- Directed by: Laurent Achard
- Written by: Laurent Achard Frédérique Moreau
- Starring: Pascal Cervo Charlotte van Kemmel Karole Rocher Austin Morel Mireille Roussel Noël Simsolo
- Cinematography: Sabine Lancelin
- Edited by: Jean-Christophe Hym
- Music by: Mikael Barre Xavier Griette
- Release date: August 9, 2011 (Locarno);
- Running time: 81 minutes
- Country: France
- Language: French

= Last Screening =

Last Screening (Dernière séance) is a 2011 French horror film by Laurent Achard. The film is about Sylvain (Pascal Cervo) who is devoted to the theater, which is about to go out of business. He lives in the basement of the cinema and is the film programmer, projectionist and cashier. Each night after the final screening, Sylvain leaves the theatre to perform brutal acts. The film had its world premiere at the Locarno International Film Festival.

==Release==
Last Screening had its world premiere at the Locarno International Film Festival on August 9, 2011, where it was shown in competition. It was later shown at the BFI London Film Festival

==Reception==
Variety gave the film a negative review, stating that the film "plays like a private joke best shared among movie buffs" and that it was "ultimately little more than an accomplished but empty formalist exercise, devoid of the genuine feeling that distinguished Achard's previous, "Demented"." Film4 gave the film a negative review of two stars out of five, stating that the film "is very forgettable.
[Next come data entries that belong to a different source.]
$ cat src/rtl/nes_flash_pkg.sv
// Shared types and constants for the NES flash ROM arbiter.
package nes_flash_pkg;

    typedef enum logic [1:0] {
        ST_IDLE  = 2'd0,
        ST_ISSUE = 2'd1,
        ST_BUSY  = 2'd2,
        ST_RESP  = 2'd3
    } arb_state_e;

    // Port indices; also used as bit positions in per-port vectors.
    localparam logic PORT_PRG  = 1'b0;
    localparam logic PORT_CHR  = 1'b1;
    localparam int   NUM_PORTS = 2;

    localparam int OFF_W  = 22;
    localparam int ADDR_W = 24;
    localparam int DATA_W = 8;
    localparam int CNT_W  = 13;

    // Flash byte address of a ROM offset; the sum wraps modulo 2^24.
    function automatic logic [ADDR_W-1:0] flash_byte_addr(input logic [ADDR_W-1:0] base,
                                                          input logic [OFF_W-1:0]  off);
        return base + {2'b00, off};
    endfunction

endpackage
### src/rtl/cp0_pkg.sv
// Shared CP0 constants: register indices, exception codes, PC-select encodings, FSM states.
package cp0_pkg;

  localparam logic [31:0] EXC_BASE = 32'h0000_0008;

  localparam logic [4:0] REG_STATUS = 5'd12;
  localparam logic [4:0] REG_CAUSE  = 5'd13;
  localparam logic [4:0] REG_EPC    = 5'd14;

  localparam logic [4:0] EXC_INT = 5'd0;
  localparam logic [4:0] EXC_SYS = 5'd8;

  typedef enum logic [1:0] {
    SEL_SEQ = 2'b00,
    SEL_EPC = 2'b01,
    SEL_EXC = 2'b10
  } selpc_e;

  typedef enum logic [1:0] {
    ST_IDLE     = 2'b00,
    ST_ACK      = 2'b01,
    ST_WAIT_LOW = 2'b10
  } state_e;

endpackage

### src/rtl/cp0_regfile.sv
// CP0 Status/Cause/EPC storage with mtc0 write port and combinational read mux.
// Hardware updates (exception take, eret) override a same-cycle mtc0 write.
module cp0_regfile
  import cp0_pkg::*;
(
  input  logic        clk,
  input  logic        clrn,
  input  logic        exc_take,
  input  logic [4:0]  exc_code,
  input  logic        exc_bd,
  input  logic [31:0] exc_epc,
  input  logic        eret_do,
  input  logic        wr_en,
  input  logic [4:0]  wr_addr,
  input  logic [31:0] wdata,
  input  logic [4:0]  rd_addr,
  output logic [31:0] rdata,
  output logic [7:0]  status,
  output logic [31:0] epc
);

  logic [4:0] cause_code;
  logic       cause_bd;

  always_ff @(posedge clk or negedge clrn) begin
    if (!clrn) begin
      status     <= 8'h00;
      cause_code <= 5'd0;
      cause_bd   <= 1'b0;
      epc        <= 32'h0;
    end else begin
      // Status keeps a two-deep stack of 4-bit levels; take pushes, eret pops.
      if (exc_take)
        status <= {status[3:0], 4'b0000};
      else if (eret_do)
        status <= {4'b0000, status[7:4]};
      else if (wr_en && wr_addr == REG_STATUS)
        status <= wdata[7:0];

      // Cause is hardware-owned; software writes are dropped.
      if (exc_take) begin
        cause_code <= exc_code;
        cause_bd   <= exc_bd;
      end

      if (exc_take)
        epc <= exc_epc;
      else if (wr_en && wr_addr == REG_EPC)
        epc <= wdata;
    end
  end

  always_comb begin
    rdata = 32'h0;
    case (rd_addr)
      REG_STATUS: rdata = {24'h0, status};
      REG_CAUSE:  rdata = {cause_bd, 24'h0, cause_code, 2'b00};
      REG_EPC:    rdata = epc;
      default:    rdata = 32'h0;
    endcase
  end

endmodule

### src/rtl/cp0_intr_ctrl.sv
// CP0 interrupt controller: take logic, acknowledge FSM, PC redirect.
// Optional syscall exception enabled by defining CP0_SYSCALL_EN.
//
// state    | meaning
// IDLE     | no handshake in flight; interrupt may be taken
// ACK      | one-cycle inta pulse after a take
// WAIT_LOW | wait for intr to drop before allowing a re-take
module cp0_intr_ctrl
  import cp0_pkg::*;
(
  input  logic        clk,
  input  logic        clrn,
  input  logic        intr,
  output logic        inta,
  input  logic        stall,
  input  logic [31:0] id_npc,
  input  logic        id_in_slot,
  input  logic        mtc0,
  input  logic        mfc0,
  input  logic        eret,
  input  logic [4:0]  cp0_rd,
  input  logic [31:0] wdata,
  output logic [31:0] rdata,
  output logic [1:0]  selpc,
  output logic [31:0] epc,
`ifdef CP0_SYSCALL_EN
  input  logic        syscall,
`endif
  output logic        cancel
);

  state_e      state_q, state_d;
  selpc_e      sel;
  logic        run;
  logic        sys_take;
  logic        int_take;
  logic        exc_take;
  logic        eret_do;
  logic [4:0]  exc_code;
  logic [7:0]  status;
  logic [31:0] reg_rdata;

  // Outputs stay quiet while stalled or held in reset.
  assign run = clrn & ~stall;

`ifdef CP0_SYSCALL_EN
  assign sys_take = run & syscall;
  assign exc_code = sys_take ? EXC_SYS : EXC_INT;
`else
  assign sys_take = 1'b0;
  assign exc_code = EXC_INT;
`endif

  assign eret_do  = run & eret;
  assign int_take = (state_q == ST_IDLE) & run & intr & status[0] &
                    ~id_in_slot & ~eret & ~sys_take;
  assign exc_take = int_take | sys_take;

  always_ff @(posedge clk or negedge clrn) begin
    if (!clrn) state_q <= ST_IDLE;
    else       state_q <= state_d;
  end

  always_comb begin
    state_d = state_q;
    inta    = 1'b0;
    sel     = SEL_SEQ;
    cancel  = 1'b0;
    case (state_q)
      ST_IDLE:     if (int_take) state_d = ST_ACK;
      ST_ACK: begin
        inta    = run;
        state_d = ST_WAIT_LOW;
      end
      ST_WAIT_LOW: if (!intr) state_d = ST_IDLE;
      default:     state_d = ST_IDLE;
    endcase
    if (exc_take) begin
      sel    = SEL_EXC;
      cancel = 1'b1;
    end else if (eret_do) begin
      sel    = SEL_EPC;
      cancel = 1'b1;
    end
  end

  assign selpc = sel;
  assign rdata = mfc0 ? reg_rdata : 32'h0;

  cp0_regfile u_regfile (
    .clk      (clk),
    .clrn     (clrn),
    .exc_take (exc_take),
    .exc_code (exc_code),
    .exc_bd   (id_in_slot),
    .exc_epc  (id_npc),
    .eret_do  (eret_do),
    .wr_en    (run & mtc0),
    .wr_addr  (cp0_rd),
    .wdata    (wdata),
    .rd_addr  (cp0_rd),
    .rdata    (reg_rdata),
    .status   (status),
    .epc      (epc)
  );

endmodule

### config.mk
export PLATFORM = sky130hd
export DESIGN_NAME = cp0_intr_ctrl
export DESIGN_NICKNAME = d
export VERILOG_FILES = /design/src/rtl/cp0_pkg.sv /design/src/rtl/cp0_regfile.sv /design/src/rtl/cp0_intr_ctrl.sv
export SDC_FILE = /design/constraint.sdc
export NUM_CORES = 1
export LEC_CHECK = 0
export ABC_AREA = 1
export BUFFER_PORTS_ARGS = -buffer_cell sky130_fd_sc_hd__buf_4
export CORE_ASPECT_RATIO = 0.7
export CORE_UTILIZATION = 48
export CTS_CLUSTER_DIAMETER = 40
export CTS_CLUSTER_SIZE = 28
export DETAILED_ROUTE_END_ITERATION = 6
export GPL_ROUTABILITY_DRIVEN = 0
export PLACE_DENSITY = 0.81
export SYNTH_ARGS = -nofsm -noshare
export SYNTH_HDL_FRONTEND = slang
export SYNTH_HIERARCHICAL = 1
export SYNTH_SLANG_ARGS = --single-unit
### constraint.sdc
create_clock -name clk -period 2.1 [get_ports clk]
set_clock_uncertainty 0.1 [all_clocks]
set_input_delay 0.21 -clock clk [delete_from_list [all_inputs] [get_ports clk]]
set_output_delay 0.21 -clock clk [all_outputs]
set_load 0.05 [all_outputs]
==> key figures <==
Worst setup path
  – Crit. End Element: register
  – Reg2Reg Depth: 8
  – CP max-delay cell: dlygate4sd3_1
  – CP Data Arrival Time: 2.01 ns
  – Worst path depth: 10
  – Crit Path Category: in2reg
  – Crit-path cells: dlygate4sd3_1, buf_4, nand2_1, nor2_1, nand2_1, inv_1, nor2_2, nand2_2, nand2_1, nand2_1
  – Crit path buf inv count: 3
  – WP data required: around 2.2 ns
  – CP dominant cell by count: nand2_1
  – Crit path launch type: input port
  – Max incr delay on CP: 0.54 ns
  – Top delay family on crit path: simple AND/OR/NAND/NOR gates
  – Crit-path max FO: 9

Min path
  – Class of the worst hold path: in2reg
  – Cell count of the worst hold path: 3

Synthesis
  – Avg Inst Size Synth: 6.28 sq um
  – Mapped Cells: 518
  – Yosys top cell by area: dfrtp_1
  – Synth warn: 6
  – Synth top area share: 37.0%
  – Synth top area cells: dfrtp_1, nand2_1, nand3_1
  – Synth unique cells: 19
  – Synth Register Bits: between 40 and 50
  – Mapped cell area: 0.00325 sq mm
  – Sequential share of the synthesized area: 37.0%

STA
  – Min Clock Period, post-route: 1.91 ns
  – Final setup violation count: 0
  – F_max: 0.525 GHz
  – Worst hold margin: 0.0271 ns
  – RSZ-0062 raised after global routing: no
  – Worst-margin pin slew: 0.627 ns
  – Tcrit/Tclk final: about nine tenths
  – Slew Limit Fails: 0
  – Relative slew slack: 58.1%
  – Setup TNS: 0 ns
  – Final Hold Fails: 0

Clocking
  – Clock Tree Root: clkbuf_8
  – Number of CTS-inserted buffers: 5
  – Clk buf depth: 2
  – CTS resizes: 0
  – H-tree depth: 2
  – Clock Sink Count: 48
  – Worst-path clk slew: 0.09 ns
  – TritonCTS clock tree: built
  – Clk_lat worst skew: 0.31 ns

Global route
  – Met3 track demand over resource: 5.73%
  – Total congestion overflow: 0
  – Pin count of the biggest net entering global routing: 49
  – Initial antenna violation count: 0
  – First-pass GRT wire length: 15,700 um
  – Met1 usage: between 40% and 50%
  – Met2 GRT Util: 41.8%
  – Total track usage: 28.0%
  – Vias in the first global route: 3,186
  – GR peak layer: met2

Layout
  – Layout cells sized above 1: 27.9%
  – Final Util: 69.7%
  – Area Overhead vs Synth: 37.1%
  – ANT cells: 0
  – Layout Nets: 731

Power
  – Leakage: 0.00280 uW
  – Maximum vdd drop: 0.572 mV
  – PD cells: 792 mW/mm^2

Die
  – Row count: 24
  – Vert. Die Dim: between 70 and 80 um
  – Initial core utilization: 50.8%
  – IO Count: ~150
  – Die W: 100 um
  – Die area: around 0.007 sq mm
  – Core Region: about 0.0064 sq mm

Drt
  – DRC: 0
  – 1st-iter DRT viols: about 270
  – Detailed Routing Iterations Pass 1: 4
  – Wire per inst: 12.9 um
  – Routed WL: 9620 um
  – Antenna Violating Nets Remaining: 0
  – Via count: 3,672
  – Via density: 4.92

Placed design
  – Dpl hpwl: 7110 um
  – # port buffers: 144

Flow run
  – # Max-Cap Violations: 0

Status
  – Status: complete, no violations
[cell usage in the layout, fill, tap and decap left out, drive strengths merged]
| master | netlist | layout |
|---|---|---|
| conb | 1 | 5 |
| bufinv | 0 | 1 |
| inv | 71 | 71 |
| dfrtp | 48 | 48 |
| nand2 | 245 | 245 |
| nand3 | 65 | 65 |
| buf | 27 | 153 |
| nor3 | 1 | 1 |
| nor2 | 42 | 42 |
| o21ai | 11 | 11 |
| clkbuf | 2 | 7 |
| nand4 | 5 | 5 |
| dlygate4sd3 | 0 | 1 |
[area by class of cell]
type                       instances  area (sq um)
fill                             575          1940
sequential                        48          1200
clock inverter                     1          30.0
inverter                          71           267
clock buffer                       7          96.3
multi-input combinational        374          1580
timing repair buffer             154          1170
tap                               91           114
[kinds of logic after synthesis]
kind of cell / after synthesis / synth area share (%)
simple gates: 358 / 46.3
compound gates: 11 / 1.69
buf+inv: 100 / 15.0
other cells: 1 / 0.115
flops: 48 / 37.0
[cell usage after synthesis]
cell type,n
conb_1,1
inv_2,2
nor2_1,27
clkbuf_1,1
nand3_1,65
dfrtp_1,48
o21ai_0,11
nand2_4,1
clkbuf_2,1
nand2_2,4
nor2_4,2
buf_4,8
inv_1,69
nand4_1,5
nor2_2,13
nor3_1,1
nand2_1,240
buf_2,10
buf_6,9
[where the power goes]
group	internal, uW	total, uW	switching [uW]
combinational	471	1430	959
clock	421	747	326
sequential	1140	1350	208
total	2030	3530	1490
[worst register-to-register path: stages, from the launching register on]
cell     delay (ns)
dfrtp_1        0.43
nand2_1        0.09
nor2_1         0.04
nand2_1        0.10
inv_1          0.11
nor2_2         0.37
nand2_2        0.21
nand2_1        0.11
nand2_1        0.06
[stage by stage]
step / power (uW) / area (sq um) / std cells / setup WS (ns)
global placement: 2770 / 4320 / 737 / 0.339
global route: 3690 / 4460 / 746 / 0.0742
detailed placement: 2790 / 4320 / 737 / 0.322
finish: 3530 / 4460 / 746 / 0.194
CTS: 3540 / 4460 / 746 / 0.226
floorplan: 2260 / 3270 / 522 / 0.320
[sequential cells by signal (all words and copies together), names as in the netlist]
signal                cells
state_q                   2
u_regfile/status          8
u_regfile/cause_bd        1
u_regfile/epc            32
u_regfile/cause_code      5
[routing by layer]
| metal | vias up | part of all wire, % |
|---|---|---|
| li1 | 1811 | - |
| met1 | 1660 | 46 |
| met2 | 191 | 44 |
| met3 | 10 | 9.2 |
| met4 | 0 | 0.75 |
| met5 | - | 0 |
[final timing paths]
path,start,end,slack (ns)
setup / recovery,clrn,u_regfile/status[0],0.19
hold / removal,id_in_slot,u_regfile/cause_bd,0.03
setup reg to reg,u_regfile/status[0],u_regfile/status[0],0.37
hold reg to reg,u_regfile/cause_code[4],u_regfile/cause_code[4],0.38
max in group asynchronous,clrn,u_regfile/cause_code[3],1.01
min in group asynchronous,clrn,u_regfile/epc[1],0.48
[repair_timing]
action,in CTS,in global routing
buffers inserted,0,0
hold buffers,1,0
hold endpoints to repair,48,0
Note: power is estimated with default switching activity, not from simulation.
It's a shame that Cervo's great performance hangs limply on a wobbly script full of poor choices." Time Out London gave the film a rating of two stars out of five, calling it "out-and-out preposterous, a soulless essay that's livened by a smattering of striking imagery and a few neat juxtapositions, but nothing to really sink your teeth in to." Screen Daily referred to the film as a "humourless little slasher" and wrote that it was "Neither scary nor engrossing, it is just unnecessarily repetitive."